File metadata and controls

30 lines (22 loc) · 2.62 KB

Spoke Backlog

Distribution (ship blockers)

  • App icon (.icns)
  • Code signing + notarization — Apple Developer account ($99/yr). Required for clean install without "unidentified developer" dialog. Also stabilizes TCC permissions across rebuilds.
  • First-launch model download with progress UI — Currently the model downloads silently on first transcription (~400MB), which looks like a hang.

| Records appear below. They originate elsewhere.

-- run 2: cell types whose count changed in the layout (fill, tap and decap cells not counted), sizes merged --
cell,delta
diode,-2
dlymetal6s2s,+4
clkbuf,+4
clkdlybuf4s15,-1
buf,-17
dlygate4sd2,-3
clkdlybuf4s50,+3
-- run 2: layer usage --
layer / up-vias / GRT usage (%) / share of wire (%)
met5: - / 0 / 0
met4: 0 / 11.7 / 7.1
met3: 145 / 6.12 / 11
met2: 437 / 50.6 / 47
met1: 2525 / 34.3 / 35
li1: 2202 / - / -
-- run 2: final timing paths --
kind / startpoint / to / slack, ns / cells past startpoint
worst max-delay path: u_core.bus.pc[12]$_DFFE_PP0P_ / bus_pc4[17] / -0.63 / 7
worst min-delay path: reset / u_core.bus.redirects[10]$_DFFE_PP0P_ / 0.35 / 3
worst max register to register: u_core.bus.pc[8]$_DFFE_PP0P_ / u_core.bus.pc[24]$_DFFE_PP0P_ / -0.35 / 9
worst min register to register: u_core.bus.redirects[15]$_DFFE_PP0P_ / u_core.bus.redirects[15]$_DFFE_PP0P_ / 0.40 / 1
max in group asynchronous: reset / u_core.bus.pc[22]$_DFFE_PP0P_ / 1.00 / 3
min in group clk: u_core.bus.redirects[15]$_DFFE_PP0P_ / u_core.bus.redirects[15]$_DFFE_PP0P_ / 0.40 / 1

Need a dialog with progress bar.
  • README demo GIF/video — Demo recorded, being sliced.

Product (v1.1+)

  • Menubar source toggles — Independent selection of preview and transcription backends. Previews: local | sidecar | off. Transcription: local | sidecar.
  • Paste-failure recovery — Shipped. Recovery overlay with retry/dismiss/clipboard columns, OCR verification, bounce animation on failure.
  • Toggle mode — Press-to-start/press-to-stop as alternative to hold-to-record. Configurable hotkey via menubar dropdown. For accessibility and workflows where holding is impractical.
  • Bundle size optimization — torch is ~245MB of dead weight (only needed by mlx_whisper's unused torch_whisper.py). Investigate dropping without breaking metallib resolution.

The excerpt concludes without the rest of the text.